Re-submitting a single rejected slot later produces an email covering only that slot.
Transitional edge: pre-deploy-resolved rows have reviewed_at = NULL, so a character mid-review at deploy time gets its first new-style email covering only post-deploy-resolved slots. No backfill needed or wanted — NULL is what keeps history out of the window.
A placeholder-contract test guards the template↔ReplaceAll coupling: a future shank re-export that mangles a {{TOKEN}} fails the build’s tests instead of mailing users literal placeholders. If a placeholder ever did go missing, ReplaceAll no-ops and the email degrades to the generic chrome.
User-facing copy lives in apps/sirloin/internal/pkg/emails/reviewresults.go. The two character-level texts are CS-authored verbatim (FOXY-210 review comments); the remaining strings (headlines, subjects, per-photo sentences) still need final CS sign-off before ship.

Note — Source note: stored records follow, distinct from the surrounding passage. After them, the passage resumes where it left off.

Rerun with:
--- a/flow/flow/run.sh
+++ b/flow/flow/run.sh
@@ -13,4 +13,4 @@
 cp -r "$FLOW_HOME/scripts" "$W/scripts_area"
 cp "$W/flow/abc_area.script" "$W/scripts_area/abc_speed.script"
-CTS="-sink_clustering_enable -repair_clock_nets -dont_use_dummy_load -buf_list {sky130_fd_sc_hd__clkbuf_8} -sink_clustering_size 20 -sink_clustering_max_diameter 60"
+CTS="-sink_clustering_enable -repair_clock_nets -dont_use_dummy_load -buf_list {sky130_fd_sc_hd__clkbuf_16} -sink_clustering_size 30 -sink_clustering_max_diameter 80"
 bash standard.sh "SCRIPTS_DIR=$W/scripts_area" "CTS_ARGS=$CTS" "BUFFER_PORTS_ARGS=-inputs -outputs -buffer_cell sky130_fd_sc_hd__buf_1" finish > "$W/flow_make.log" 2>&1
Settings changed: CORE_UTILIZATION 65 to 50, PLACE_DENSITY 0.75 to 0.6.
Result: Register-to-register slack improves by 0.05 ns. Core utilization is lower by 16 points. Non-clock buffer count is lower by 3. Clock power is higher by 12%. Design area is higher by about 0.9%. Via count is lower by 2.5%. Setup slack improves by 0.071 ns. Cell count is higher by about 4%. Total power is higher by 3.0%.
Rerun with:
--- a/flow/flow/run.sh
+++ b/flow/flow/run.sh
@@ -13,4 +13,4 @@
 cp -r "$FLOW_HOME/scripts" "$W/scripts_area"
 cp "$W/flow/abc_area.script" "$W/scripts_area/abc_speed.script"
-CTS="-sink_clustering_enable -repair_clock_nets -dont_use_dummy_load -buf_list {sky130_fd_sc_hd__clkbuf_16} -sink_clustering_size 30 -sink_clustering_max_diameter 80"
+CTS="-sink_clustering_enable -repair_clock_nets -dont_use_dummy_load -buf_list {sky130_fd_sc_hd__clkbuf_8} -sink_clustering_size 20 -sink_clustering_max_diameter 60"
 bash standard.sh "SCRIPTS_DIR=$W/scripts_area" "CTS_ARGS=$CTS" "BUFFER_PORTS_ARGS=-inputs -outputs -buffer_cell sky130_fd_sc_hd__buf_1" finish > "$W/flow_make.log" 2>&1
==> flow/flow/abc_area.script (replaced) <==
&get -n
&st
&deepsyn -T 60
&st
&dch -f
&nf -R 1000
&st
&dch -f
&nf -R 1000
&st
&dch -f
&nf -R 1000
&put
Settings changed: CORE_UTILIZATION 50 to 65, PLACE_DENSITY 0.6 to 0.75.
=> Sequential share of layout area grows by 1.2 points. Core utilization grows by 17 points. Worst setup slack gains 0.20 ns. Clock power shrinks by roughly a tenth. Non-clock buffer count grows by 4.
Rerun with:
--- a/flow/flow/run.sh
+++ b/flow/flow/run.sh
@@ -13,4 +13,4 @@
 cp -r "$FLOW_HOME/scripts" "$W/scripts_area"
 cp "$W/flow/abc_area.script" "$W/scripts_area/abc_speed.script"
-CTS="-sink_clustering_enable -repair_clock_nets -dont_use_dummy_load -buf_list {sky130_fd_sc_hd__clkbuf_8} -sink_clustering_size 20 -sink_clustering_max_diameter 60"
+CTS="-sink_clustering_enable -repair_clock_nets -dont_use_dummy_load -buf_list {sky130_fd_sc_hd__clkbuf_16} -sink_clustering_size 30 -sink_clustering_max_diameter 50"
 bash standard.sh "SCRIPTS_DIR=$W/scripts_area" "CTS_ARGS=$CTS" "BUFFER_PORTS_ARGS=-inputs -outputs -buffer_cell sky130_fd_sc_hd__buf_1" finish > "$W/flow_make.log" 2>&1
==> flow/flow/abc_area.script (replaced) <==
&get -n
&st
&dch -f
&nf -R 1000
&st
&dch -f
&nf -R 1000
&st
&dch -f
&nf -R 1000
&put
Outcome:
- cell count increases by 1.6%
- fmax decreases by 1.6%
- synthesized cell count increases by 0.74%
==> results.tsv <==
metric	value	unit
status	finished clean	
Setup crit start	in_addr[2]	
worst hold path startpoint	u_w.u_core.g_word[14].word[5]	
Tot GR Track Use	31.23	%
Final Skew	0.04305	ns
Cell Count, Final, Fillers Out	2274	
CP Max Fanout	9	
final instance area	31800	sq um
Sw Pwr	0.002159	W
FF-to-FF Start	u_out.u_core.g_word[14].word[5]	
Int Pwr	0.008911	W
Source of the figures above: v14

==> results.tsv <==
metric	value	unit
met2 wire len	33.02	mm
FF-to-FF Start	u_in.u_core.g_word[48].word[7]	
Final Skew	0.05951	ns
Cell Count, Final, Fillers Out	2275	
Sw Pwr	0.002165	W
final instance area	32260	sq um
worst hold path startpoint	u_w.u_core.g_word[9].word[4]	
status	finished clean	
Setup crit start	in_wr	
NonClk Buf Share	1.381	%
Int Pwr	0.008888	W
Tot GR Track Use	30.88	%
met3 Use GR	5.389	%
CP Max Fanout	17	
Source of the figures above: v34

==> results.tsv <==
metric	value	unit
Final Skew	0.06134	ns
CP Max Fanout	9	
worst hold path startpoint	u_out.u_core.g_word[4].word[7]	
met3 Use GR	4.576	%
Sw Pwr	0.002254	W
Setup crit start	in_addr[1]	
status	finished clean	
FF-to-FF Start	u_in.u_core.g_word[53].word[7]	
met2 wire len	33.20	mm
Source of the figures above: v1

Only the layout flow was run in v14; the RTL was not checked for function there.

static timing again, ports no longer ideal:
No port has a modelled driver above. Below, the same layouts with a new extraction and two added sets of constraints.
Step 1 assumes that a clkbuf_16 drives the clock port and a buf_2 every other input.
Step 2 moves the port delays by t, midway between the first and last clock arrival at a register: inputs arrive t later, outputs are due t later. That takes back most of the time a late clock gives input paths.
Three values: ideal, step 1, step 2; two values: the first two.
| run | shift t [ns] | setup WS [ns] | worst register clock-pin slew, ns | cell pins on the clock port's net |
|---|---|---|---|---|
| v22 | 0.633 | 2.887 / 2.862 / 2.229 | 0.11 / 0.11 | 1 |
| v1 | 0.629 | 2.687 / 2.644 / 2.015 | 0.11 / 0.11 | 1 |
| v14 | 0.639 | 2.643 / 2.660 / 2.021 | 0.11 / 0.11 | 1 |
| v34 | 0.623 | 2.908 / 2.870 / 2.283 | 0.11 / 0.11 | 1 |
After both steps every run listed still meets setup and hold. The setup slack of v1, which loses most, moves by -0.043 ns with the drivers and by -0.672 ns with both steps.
This design comes from an exercise in tuning for small area and a short achievable clock period on the open sky130 flow, not from production work. Function not checked in this run: the RTL went through the layout flow alone. Power figures rest on the tool's default switching activity, not on a simulated workload.

`flow/standard.sh`:
```
#!/bin/bash
# synth_recipe.tcl (not shown) runs the flow's synth.tcl, then flattens the netlist and writes it again
# the make line also repeats each setting of config.mk as NAME=value (left out here)
make -C /OpenROAD-flow-scripts/flow DESIGN_CONFIG=/design/flow/config.mk WORK_HOME=/design/flow/orfs CLKGATE_MAP_FILE= SYNTH_SCRIPT=/design/flow/synth_recipe.tcl "${@:-finish}"
```
`flow/config.mk`:
```
export PLATFORM = sky130hd
export DESIGN_NAME = mxu_pe
export DESIGN_NICKNAME = mxu_pe
export VERILOG_FILES = /design/flow/design.v
export SDC_FILE = /design/flow/constraint.sdc
export NUM_CORES = 4
export LEC_CHECK = 0
export CAP_MARGIN = 20
export CORE_MARGIN = 2
export CORE_UTILIZATION = 60
export SETUP_SLACK_MARGIN = 3.6
export SLEW_MARGIN = 20
export SYNTH_HIERARCHICAL = 1
```
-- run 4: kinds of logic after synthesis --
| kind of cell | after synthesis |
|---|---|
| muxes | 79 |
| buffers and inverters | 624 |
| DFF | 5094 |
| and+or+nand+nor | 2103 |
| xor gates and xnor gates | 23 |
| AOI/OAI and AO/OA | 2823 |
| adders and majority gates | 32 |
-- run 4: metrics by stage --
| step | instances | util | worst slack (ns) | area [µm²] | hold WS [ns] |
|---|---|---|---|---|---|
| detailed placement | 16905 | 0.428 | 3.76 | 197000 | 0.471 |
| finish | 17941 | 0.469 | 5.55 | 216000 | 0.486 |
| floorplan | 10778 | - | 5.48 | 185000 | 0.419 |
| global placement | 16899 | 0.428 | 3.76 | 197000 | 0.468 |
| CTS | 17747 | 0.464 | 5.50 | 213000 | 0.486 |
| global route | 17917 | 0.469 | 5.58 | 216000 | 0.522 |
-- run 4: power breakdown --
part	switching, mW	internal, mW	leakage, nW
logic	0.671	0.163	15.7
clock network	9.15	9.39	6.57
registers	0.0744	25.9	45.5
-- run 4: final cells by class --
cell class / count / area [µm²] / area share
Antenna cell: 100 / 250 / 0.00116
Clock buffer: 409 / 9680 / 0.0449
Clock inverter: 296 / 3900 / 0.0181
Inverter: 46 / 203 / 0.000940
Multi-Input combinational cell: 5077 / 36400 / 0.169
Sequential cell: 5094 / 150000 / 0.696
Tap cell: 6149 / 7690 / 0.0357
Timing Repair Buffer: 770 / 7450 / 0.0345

Rollback: revert the PR. Migration 123 is additive (two nullable columns) and can safely stay.

Alternatives Considered

Full-picture emails (all reviewed slots ever, latest per slot): rejected — earlier-batch verdicts would be re-reported on every email, and the simpler “all SELECTED/REJECTED rows” variant mixes in auto-created rows the user never submitted for verification.
Row-marker extraction (markup stays in shank): an example row between comment markers, repeated by Go. Nicer shank previews, but depends on comments surviving react-email export and adds a two-level placeholder scheme — more to get wrong for the same email.
Go html/template for the rejection emails: real loops/conditionals, but forks these two emails out of the shank pipeline and leaves two template systems.
Including the reviewer note for all reasons: rejected to match the in-app exposure rule — notes on standard reasons are internal; standard reasons carry canonical copy.
Uniform per-slot reason repetition: the original draft; dropped after CS review — identity reasons repeated next to every slot read as noise, and the CS replacement copy (multi-paragraph with bullets) does not fit a slot row. A “merge only when all slots share one reason” rule was considered too, but its mixed-reason fallback still needs an inline-sized second variant of every character-level text.
Relabeling the Strip reject-dialog note field in this branch: dropped; the in-app FOXY-210 branch owns the conditional note-visibility hint, avoiding a guaranteed merge conflict.